▶ _Exercise details_
Each line below from the one containing "- 8-bit by 6-bit adder with 8-bit output | 1" through the one containing "- huffman_code_table |" should be output exactly as it stands, and no other line should appear.
************
### config.mk
export PLATFORM = sky130hd
export DESIGN_NAME = huffman_decoder_canon_flat
export DESIGN_NICKNAME = d
export VERILOG_FILES = /design/src/rtl/huffman_pkg.sv /design/src/rtl/huffman_if.sv /design/src/rtl/huffman_code_table.sv /design/src/rtl/huffman_decoder_canon.sv /design/src/flat_wrapper.sv
export SDC_FILE = /design/constraint.sdc
export NUM_CORES = 1
export LEC_CHECK = 0
export ABC_AREA = 1
export CAP_MARGIN = 5
export CORE_MARGIN = 1
export CORE_UTILIZATION = 58
export CTS_CLUSTER_DIAMETER = 40
export DETAILED_ROUTE_END_ITERATION = 16
export MAX_ROUTING_LAYER = met4
export PLACE_DENSITY = 0.79
export SYNTH_ARGS = -nofsm -noshare
export SYNTH_HDL_FRONTEND = slang
export SYNTH_SLANG_ARGS = --single-unit
### constraint.sdc
create_clock -name clk -period 9.41 [get_ports clk]
set_input_delay 1.4115 -clock clk [delete_from_list [all_inputs] [get_ports clk]]
set_output_delay 1.4115 -clock clk [all_outputs]
set_load 0.05 [all_outputs]
### src/rtl/huffman_pkg.sv
// Shared types and width helpers for the canonical Huffman decoder.
// Imported by the code table, the decoder top and the bench.
package huffman_pkg;

  typedef enum logic [1:0] {
    IDLE = 2'd0,
    ACC  = 2'd1,
    HOLD = 2'd2
  } huff_state_e;

  typedef struct packed {
    logic [15:0] symbol;
    logic [7:0]  len;
    logic        err;
  } huff_beat_t;

  function automatic int len_w(input int max_len);
    return $clog2(max_len + 1);
  endfunction

  function automatic int idx_w(input int num_sym);
    return $clog2(num_sym);
  endfunction

endpackage

### src/rtl/huffman_if.sv
// Bit-in / symbol-out valid-ready bundle of the Huffman decoder.
// master drives bits and consumes beats; slave is the decoder.
interface huffman_if #(
  parameter int SYM_W = 5,
  parameter int LEN_W = 4
);
  logic             bit_valid;
  logic             bit_in;
  logic             bit_ready;
  logic             sym_valid;
  logic             sym_ready;
  logic [SYM_W-1:0] symbol_out;
  logic [LEN_W-1:0] len_out;
  logic             err_out;

  modport master (
    output bit_valid, bit_in, sym_ready,
    input  bit_ready, sym_valid,
    input  symbol_out, len_out, err_out
  );

  modport slave (
    input  bit_valid, bit_in, sym_ready,
    output bit_ready, sym_valid,
    output symbol_out, len_out, err_out
  );
endinterface

### src/rtl/huffman_code_table.sv
// Run-time loadable canonical table: code counts per length
// and the symbol list in canonical order. Writes gated by wr_en.
module huffman_code_table
  import huffman_pkg::*;
#(
  parameter int SYM_W   = 5,
  parameter int NUM_SYM = 32,
  parameter int MAX_LEN = 8,
  localparam int LEN_W  = len_w(MAX_LEN),
  localparam int IDX_W  = idx_w(NUM_SYM)
) (
  input  logic             clk,
  input  logic             rst_n,
  input  logic             wr_en,
  input  logic             cnt_we,
  input  logic [LEN_W-1:0] cnt_len,
  input  logic [IDX_W:0]   cnt,
  input  logic             sym_we,
  input  logic [IDX_W-1:0] sym_idx,
  input  logic [SYM_W-1:0] sym,
  input  logic [LEN_W-1:0] rd_len,
  output logic [IDX_W:0]   rd_cnt,
  input  logic [IDX_W-1:0] rd_idx,
  output logic [SYM_W-1:0] rd_sym
);

  logic [IDX_W:0]   cnt_q [MAX_LEN+1];
  logic [SYM_W-1:0] sym_q [NUM_SYM];

  logic cnt_ok;
  logic sym_ok;

  assign cnt_ok = (cnt_len != '0) &&
                  (cnt_len <= LEN_W'(MAX_LEN));
  assign sym_ok = 32'(sym_idx) < NUM_SYM;

  // table storage, cleared by reset, written only when idle
  always_ff @(posedge clk or negedge rst_n) begin
    if (!rst_n) begin
      for (int i = 0; i <= MAX_LEN; i++) cnt_q[i] <= '0;
      for (int i = 0; i < NUM_SYM; i++) sym_q[i] <= '0;
    end else begin
      if (wr_en && cnt_we && cnt_ok) cnt_q[cnt_len] <= cnt;
      if (wr_en && sym_we && sym_ok) sym_q[sym_idx] <= sym;
    end
  end

  assign rd_cnt = (rd_len <= LEN_W'(MAX_LEN)) ?
                  cnt_q[rd_len] : '0;
  assign rd_sym = (32'(rd_idx) < NUM_SYM) ?
                  sym_q[rd_idx] : '0;

endmodule

### src/rtl/huffman_decoder_canon.sv
// Canonical-Huffman bit-serial decoder, loadable table.
// Optional statistics counters: define HUFF_DEC_STATS_EN.
module huffman_decoder_canon
  import huffman_pkg::*;
#(
  parameter int SYM_W   = 5,
  parameter int NUM_SYM = 32,
  parameter int MAX_LEN = 8,
  localparam int LEN_W  = len_w(MAX_LEN),
  localparam int IDX_W  = idx_w(NUM_SYM)
) (
  input  logic             clk,
  input  logic             rst_n,
  huffman_if.slave         bus,
  input  logic             cfg_cnt_we,
  input  logic [LEN_W-1:0] cfg_cnt_len,
  input  logic [IDX_W:0]   cfg_cnt,
  input  logic             cfg_sym_we,
  input  logic [IDX_W-1:0] cfg_sym_idx,
  input  logic [SYM_W-1:0] cfg_sym,
  output logic [31:0]      stat_sym_cnt,
  output logic [31:0]      stat_err_cnt
);

  localparam logic [1:0] S_IDLE = 2'(IDLE);
  localparam logic [1:0] S_ACC  = 2'(ACC);
  localparam logic [1:0] S_HOLD = 2'(HOLD);

  localparam int W  = MAX_LEN + 1;
  localparam int AW = MAX_LEN + IDX_W + 2;

  logic [1:0]       state;
  logic [W-1:0]     code;
  logic [W-1:0]     first;
  logic [IDX_W:0]   index;
  logic [LEN_W-1:0] len;

  logic [SYM_W-1:0] sym_q;
  logic [LEN_W-1:0] len_q;
  logic             err_q;

  logic [IDX_W:0]   n;
  logic [SYM_W-1:0] sym_rd;
  logic [W-1:0]     c;
  logic [AW-1:0]    c_w, f_w, n_w;
  logic [AW-1:0]    diff, sidx, fn;
  logic             hit, last, take, done;

  assign bus.bit_ready  = rst_n && (state != S_HOLD);
  assign bus.sym_valid  = (state == S_HOLD);
  assign bus.symbol_out = sym_q;
  assign bus.len_out    = len_q;
  assign bus.err_out    = err_q;

  assign take = bus.bit_valid && bus.bit_ready;
  assign done = (state == S_HOLD) && bus.sym_ready;

  assign c    = {code[W-2:0], bus.bit_in};
  assign c_w  = AW'(c);
  assign f_w  = AW'(first);
  assign n_w  = AW'(n);
  assign diff = c_w - f_w;
  assign sidx = AW'(index) + diff;
  assign fn   = (f_w + n_w) << 1;
  assign last = (len == LEN_W'(MAX_LEN));
  assign hit  = (c_w >= f_w) && (diff < n_w) &&
                (sidx < AW'(NUM_SYM));

  huffman_code_table #(
    .SYM_W  (SYM_W),
    .NUM_SYM(NUM_SYM),
    .MAX_LEN(MAX_LEN)
  ) u_table (
    .clk    (clk),
    .rst_n  (rst_n),
    .wr_en  (state == S_IDLE),
    .cnt_we (cfg_cnt_we),
    .cnt_len(cfg_cnt_len),
    .cnt    (cfg_cnt),
    .sym_we (cfg_sym_we),
    .sym_idx(cfg_sym_idx),
    .sym    (cfg_sym),
    .rd_len (len),
    .rd_cnt (n),
    .rd_idx (sidx[IDX_W-1:0]),
    .rd_sym (sym_rd)
  );

  // decode FSM: grow the code one bit at a time, hold the beat
  always_ff @(posedge clk or negedge rst_n) begin
    if (!rst_n) begin
      state <= S_IDLE;
      code  <= '0;
      first <= '0;
      index <= '0;
      len   <= LEN_W'(1);
      sym_q <= '0;
      len_q <= '0;
      err_q <= 1'b0;
    end else begin
      unique case (1'b1)
        done: begin
          state <= S_IDLE;
          code  <= '0;
          first <= '0;
          index <= '0;
          len   <= LEN_W'(1);
        end
        take && hit: begin
          state <= S_HOLD;
          sym_q <= sym_rd;
          len_q <= len;
          err_q <= 1'b0;
        end
        take && !hit && last: begin
          state <= S_HOLD;
          sym_q <= '0;
          len_q <= LEN_W'(MAX_LEN);
          err_q <= 1'b1;
        end
        take && !hit && !last: begin
          state <= S_ACC;
          index <= index + n;
          first <= fn[W-1:0];
          code  <= c;
          len   <= len + LEN_W'(1);
        end
        default: ;
      endcase
    end
  end

`ifdef HUFF_DEC_STATS_EN
  logic [31:0] sym_cnt_q;
  logic [31:0] err_cnt_q;

  // count completed beats by outcome
  always_ff @(posedge clk or negedge rst_n) begin
    if (!rst_n) begin
      sym_cnt_q <= '0;
      err_cnt_q <= '0;
    end else if (done) begin
      if (err_q) err_cnt_q <= err_cnt_q + 32'd1;
      else       sym_cnt_q <= sym_cnt_q + 32'd1;
    end
  end

  assign stat_sym_cnt = sym_cnt_q;
  assign stat_err_cnt = err_cnt_q;
`else
  assign stat_sym_cnt = 32'd0;
  assign stat_err_cnt = 32'd0;
`endif

endmodule

### src/flat_wrapper.sv
// flat-port wrapper written by rule: the top's interface ports become plain ports
module huffman_decoder_canon_flat import huffman_pkg::*;
#(
  parameter int SYM_W   = 5,
  parameter int NUM_SYM = 32,
  parameter int MAX_LEN = 8,
  localparam int LEN_W  = len_w(MAX_LEN),
  localparam int IDX_W  = idx_w(NUM_SYM)
)
  (clk, rst_n, cfg_cnt_we, cfg_cnt_len, cfg_cnt, cfg_sym_we, cfg_sym_idx, cfg_sym, stat_sym_cnt, stat_err_cnt, bus_bit_valid, bus_bit_in, bus_sym_ready, bus_bit_ready, bus_sym_valid, bus_symbol_out, bus_len_out, bus_err_out);
  huffman_if #(.SYM_W(SYM_W), .LEN_W((len_w(MAX_LEN)))) bus_i ();
  input  logic clk;
  input  logic rst_n;
  input  logic cfg_cnt_we;
  input  logic [LEN_W-1:0] cfg_cnt_len;
  input  logic [IDX_W:0] cfg_cnt;
  input  logic cfg_sym_we;
  input  logic [IDX_W-1:0] cfg_sym_idx;
  input  logic [SYM_W-1:0] cfg_sym;
  output logic [31:0] stat_sym_cnt;
  output logic [31:0] stat_err_cnt;
  input wire logic [$bits(bus_i.bit_valid)-1:0] bus_bit_valid;
  input wire logic [$bits(bus_i.bit_in)-1:0] bus_bit_in;
  input wire logic [$bits(bus_i.sym_ready)-1:0] bus_sym_ready;
  output wire logic [$bits(bus_i.bit_ready)-1:0] bus_bit_ready;
  output wire logic [$bits(bus_i.sym_valid)-1:0] bus_sym_valid;
  output wire logic [$bits(bus_i.symbol_out)-1:0] bus_symbol_out;
  output wire logic [$bits(bus_i.len_out)-1:0] bus_len_out;
  output wire logic [$bits(bus_i.err_out)-1:0] bus_err_out;
  assign bus_i.bit_valid = bus_bit_valid;
  assign bus_i.bit_in = bus_bit_in;
  assign bus_i.sym_ready = bus_sym_ready;
  assign bus_bit_ready = bus_i.bit_ready;
  assign bus_sym_valid = bus_i.sym_valid;
  assign bus_symbol_out = bus_i.symbol_out;
  assign bus_len_out = bus_i.len_out;
  assign bus_err_out = bus_i.err_out;
  huffman_decoder_canon #(.SYM_W(SYM_W), .NUM_SYM(NUM_SYM), .MAX_LEN(MAX_LEN)) u_core (.clk(clk), .rst_n(rst_n), .bus(bus_i), .cfg_cnt_we(cfg_cnt_we), .cfg_cnt_len(cfg_cnt_len), .cfg_cnt(cfg_cnt), .cfg_sym_we(cfg_sym_we), .cfg_sym_idx(cfg_sym_idx), .cfg_sym(cfg_sym), .stat_sym_cnt(stat_sym_cnt), .stat_err_cnt(stat_err_cnt));
endmodule
Word-level counts from Yosys, hierarchy flattened --
Index checks and enable logic that the tools add are counted.
Word-level totals: flip-flop bits (word level) 253, bits in latches 0, bits in writable memories 0, bits in read-only memories 0, input port bits 27, output and inout bits 76, word-level logic and storage cells 116, memories kept 0
Cells by class: $add $sub $neg 5, $mul 0, div/mod/pow operators 0, magnitude comparators 11, equal/unequal tests 3, shift-type cells 0, muxes and demuxes 21, bitwise logic cells 4, reductions and logical operators 23
Operators by type and width (count):
- 160-bit bitwise mux | 1
- 54-bit bitwise mux | 1
- 5-bit binary-select mux with 5-bit select | 1
- 5-bit demux with 5-bit select | 1
- 6-bit binary-select mux with 4-bit select | 1
- 6-bit demux with 4-bit select | 1
- 6-bit 2-to-1 mux | 4
- 9-bit case mux with 2 select lines | 1
- 4-bit case mux with 2 select lines | 2
- 8-bit case mux with 2 select lines | 1
- 6-bit by 15-bit adder with 15-bit output | 1
- 1-bit logical AND | 15
- 15-bit by 6-bit < comparator with 1-bit output | 1
- 15-bit by 6-bit < comparator with 1-bit output (second input constant) | 1
- 5-bit 2-to-1 mux | 3
- 6-bit >= comparator (second input constant) | 2
- 5-bit inverter with 6-bit output | 2
- 6-bit case mux with 2 select lines | 1
- 5-bit >= comparator (second input constant) | 2
- 4-bit inverter with 5-bit output | 2
- 5-bit case mux with 2 select lines | 1
- 9-bit by 9-bit subtractor with 10-bit output | 1
- 9-bit >= comparator | 1
- 8-bit by 6-bit adder with 8-bit output | 1
- 16 further kinds | 19

Longest topological paths before layout --
depth after elaboration 13, mapped depth 24

Modules after synthesis --
A second synthesis with hierarchy kept.
Second synthesis, totals: cell total of the unflattened synthesis 1678, area, all modules 13241.4 um^2
Modules (own cells, without submodules):
- huffman_code_table | instances 1, cells each 1228, area an instance 9836.9 um^2, seq. area each 5355.1 um^2
- huffman_decoder_canon | instances 1, cells each 450, area an instance 3404.5 um^2, seq. area each 952.2 um^2

Least setup slack after synthesis --
Ideal clock, no wire load.
path type input-to-output, from input rst_n, to output bus_bit_ready, arrival time 2118 ps, slack 5880 ps, stages on the path 2, cells stage by stage inv_1 nor2_1
On the way: word-level cells in the longest chain between the ends 1
RTL lines:
- from (decl) | line flat_wrapper.sv:13 | input logic rst_n;
- 1-bit logical AND | line huffman_decoder_canon.sv:49 | assign bus.bit_ready = rst_n && (state != S_HOLD);
- to (decl) | line flat_wrapper.sv:25 | output wire logic [$bits(bus_i.bit_ready)-1:0] bus_bit_ready;
Every way passes these cells.

Final worst setup path --
from input bus_bit_in, to register u_core.sym_q[3] (netlist: u_core.bus.symbol_out[3])
On the way: word-level cells in the longest chain between the ends 8, elaborated cells between the ends (all ways) 17
RTL lines:
- from (decl) | line flat_wrapper.sv:23 | input wire logic [$bits(bus_i.bit_in)-1:0] bus_bit_in;
- 9-bit by 9-bit subtractor with 10-bit output | line huffman_decoder_canon.sv:62 | assign diff = c_w - f_w;
- 6-bit by 15-bit adder with 15-bit output / 15-bit by 6-bit < comparator with 1-bit output (equally long branches) | line huffman_decoder_canon.sv:63, huffman_decoder_canon.sv:66
- 15-bit by 6-bit < comparator with 1-bit output / 1-bit logical AND (equally long branches) | line huffman_decoder_canon.sv:67, huffman_decoder_canon.sv:66
- 1-bit logical AND | line huffman_decoder_canon.sv:66 | assign hit = (c_w >= f_w) && (diff < n_w) &&
- 1-bit logical NOT | line huffman_decoder_canon.sv:115 | take && !hit && last: begin
- 1-bit logical AND (2 in a row) | line huffman_decoder_canon.sv:115
- 5-bit case mux with 2 select lines / 2-bit nonzero test (equally long branches)
- to (signal assigned) | line huffman_decoder_canon.sv:111 | sym_q <= sym_rd;
- to (decl) | line huffman_decoder_canon.sv:38 | logic [SYM_W-1:0] sym_q;
Parallel ways exist; a longest one is shown, timed or not. The select of a mux whose other input is x is not followed. A chain may end at the register's enable or synchronous reset.

==> flow_summary.yaml <==
timing:
  hold_ws_ns: 0.3786
  fmax_mhz: 216.8
  setup_violations: 0
  slew_viol_final: 0
  worst_pin_slew_ns: 1.219
  finClkSkew_ns: 0.02141
  fin_crit_ns: 4.612
  fin_tns_setup_ns: 0
  maxSlewHeadroom: 0.1860
  hold_violations: 0
  rsz0062_at_grt: "false"
  fin_crit_sh: 0.4901
synthesis:
  ys_async_sr_fraction: 1.000
  synth-seq-cells: 252
  synthAdderAreaFrac: 0.03801
  yosys_warnings: 0
  synth_edf_count: 0
  yosys.area_share.simple: 0.2133
  ys_top_cells_by_area: "dfrtp_1, o21ai_0, nand2_1, nor2_1, buf_4"
  syn_inst: 1570
  ys_types: 47
  synth.top_cell.area_share: 0.4843
  synth_largest_area_cell: "dfrtp_1"
  avgSynthCellArea_um2: 8.260
  synthMuxAreaShare: 0
  seq_area_frac_synth: 0.4863
  mappedNetlistArea_um2: 12970
  synth_xor_area_frac: 0.005403
  synth_compound_area_frac: 0.1687
  synth_ff_type: "dfrtp_1"
  synth_top_family_by_area: "simple AND/OR/NAND/NOR gates"
clock_tree:
  htreeDepth: 2
  clock_path_buffers: 3
  clock_latency_ns: 0.52
  clk_pin_slew_worst_paths_ns: 0.05
  cts_tree: "yes"
  hold_buffers: 0
  post_cts.repair.setup_buffers: 0
  numCtsBuffers: 37
  cts_root_buffer: "clkbuf_16"
  cts_resized: 0
  clock-sinks: 252
cells_and_area:
  drive_above_1_share: 0.09085
  nets: 1643
  num_antenna_cells: 0
  fin_area_um2: 14480
  syn_to_final_growth_pct: 11.63
  fin_util: 0.6613
floorplanning:
  die_y_um: 151.5
  core_um2: 21890
  initial_core_util: 0.5924
  die_area_um2: 22960
  io_pins: 103
  die_x_um: 151.5
  rows: 54
detailed_routing:
  dr.pass1.iters: 5
  vias: 10790
  drt-total-wl_um: 31950
  detail-route-antenna-nets: 0
  drt_iter0_drc: 987
  drcViolationCount: 0
  via_per_inst: 5.719
  wl_per_cell_um: 16.93
job:
  cap_violations: 0
worst_setup_path:
  worstPathCellList: "clkdlybuf4s50_1 > ha_2 > fa_1 > buf_4 > inv_1 > o21ai_0 > o22ai_1 > nor2_1 > o311ai_0 > nand2_1 > o21ai_1"
  cp_num_buf_inv: 3
  arrival_ns: 5.04
  path_max_fanout: 41
  start_kind: "primary input"
  max_stage_delay_ns: 0.91
  crit_family: "buffers and inverters"
  end_kind: "register"
  criticalPathCategory: "in -> reg"
  worstPathRequired_ns: 9.84
  cp_slowest_cell: "inv_1"
placement:
  dp_hpwl_um: 20340
  numPortBuffers: 38
  gp_congestion: 0.8831
  placedInstanceArea_um2: 13220
global_routing:
  grt_first_pass_wirelength_um: 52170
  grt_max_degree: 94
  grt_pass1_vias: 10440
  antenna_found_initial: 0
  grt_overflow: 0
  grtUsageTotal: 0.2995
power_and_ir_drop:
  power_density_nw_per_um2: 411.8
  vdd_drop_max_mv: 0.2555
  power_uw: 5962
  p_leak_uw: 0.006928
min_path:
  hp-class: "reg -> reg"
status:
  status: "finished, final reports clean"
==> layout make-up <==
type	instances	area, um^2
clock inverter	25	244.0
tap	280	350.3
timing repair buffer	49	467.9
clock buffer	42	1017
sequential	252	6307
inverter	87	329.1
multi-input combinational	1152	5761
fill	1776	7415
==> per-stage QoR <==
stage               std cells  worst slack (ns)
floorplan                1633             5.880
global placement         1820             4.475
detailed placement       1820             4.395
CTS                      1887             4.907
global route             1887             4.626
finish                   1887             4.799
==> final timing paths <==
check                                            endpoint                     start  slack [ns]  cells after the start
worst max-delay path             u_core.bus.symbol_out[3]                bus_bit_in        4.80                     11
worst min-delay path             u_core.u_table.cnt_q[50]  u_core.u_table.cnt_q[50]        0.38                      0
worst max register to register             u_core.code[1]             u_core.len[1]        5.19                     20
worst min register to register   u_core.u_table.cnt_q[50]  u_core.u_table.cnt_q[50]        0.38                      0
max in group asynchronous       u_core.u_table.sym_q[152]                     rst_n        6.97                      2
min in group asynchronous        u_core.u_table.cnt_q[24]                     rst_n        0.89                      1
==> kinds of logic after synthesis <==
group,Yosys count
other cells,1
compound gates,407
buf+inv,229
simple gates,636
flops,252
xor+xnor,8
fa+ha+maj,37
==> layout by cell type (no fill, tap or decap), types with 3 or more instances in the layout <==
cell type and instances:
inv_8 3, clkbuf_16 39, dfrtp_1 251, nand3_1 70, inv_1 84, nor2_1 161, xor2_1 7, clkdlybuf4s50_1 37
nor3_2 4, inv_6 5, o211ai_1 14, buf_4 11, o311ai_1 6, a21oi_1 15, clkinv_2 6, nand2_2 33
o21ai_0 314, nor2_2 3, fa_1 4, o21ai_1 9, ha_1 32, or2_2 6, nand4_1 13, nand3_2 8
clkinv_4 7, conb_1 64, clkbuf_8 3, nor3_1 9, o221ai_1 6, o22ai_1 33, o311ai_0 4, nand2_1 321
==> metal layers <==
metal | global-route usage | wire [um] | share of wire
met1 | 0.3846 | 13470 | 0.42
met3 | 0.04311 | 1976 | 0.062
met2 | 0.4742 | 15280 | 0.48
met4 | 0.1342 | 1219 | 0.038
met5 | - | 0 | 0
==> registers in the layout, indices dropped and copies added (netlist names), 2 cells and up <==
signal	flops
u_core.code	8
u_core.state	2
u_core.first	8
u_core.index	6
u_core.len	4
u_core.u_table.cnt_q	54
u_core.bus.symbol_out	5
u_core.u_table.sym_q	160
u_core.bus.len_out	4
==> report_power, final <==
part | internal [uW] | leakage (uW) | switching, uW
Combinational | 1030 | 0.00295 | 1960
Sequential | 1350 | 0.00335 | 235
Clock | 850 | 0.000624 | 532
Total | 3240 | 0.00693 | 2720
==> Yosys cell counts (all sizes together), types with 16 or more instances <==
library cell,count
inv,87
buf,77
nand3,79
dfrtp,251
nor2,165
ha,33
o21ai,324
o22ai,33
a21oi,16
nand2,356
clkbuf,65
==> worst reg2reg max path, stage by stage (launching register included) <==
cell and delay [ns]:
dfrtp_1 0.60, inv_1 0.52, ha_1 0.25, and3_4 0.21, nor2_2 0.04, nor2_2 0.10
inv_1 0.09, o21ai_0 0.64, inv_1 0.11, ha_1 0.33, nand2_1 0.05, inv_1 0.04
nand2_1 0.05, nand2_1 0.05, nand2_1 0.05, nand2_1 0.09, nand2_2 0.10, nand2_4 0.29
nand2_8 0.24, nand3_1 0.14, nand2_1 0.09
Note: power is estimated with default switching activity, not from simulation.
************
▶ _Result below_
- 8-bit by 6-bit adder with 8-bit output | 1
- 16 further kinds | 19

Longest topological paths before layout --
depth after elaboration 13, mapped depth 24

Modules after synthesis --
A second synthesis with hierarchy kept.
Second synthesis, totals: cell total of the unflattened synthesis 1678, area, all modules 13241.4 um^2
Modules (own cells, without submodules):
- huffman_code_table | instances 1, cells each 1228, area an instance 9836.9 um^2, seq. area each 5355.1 um^2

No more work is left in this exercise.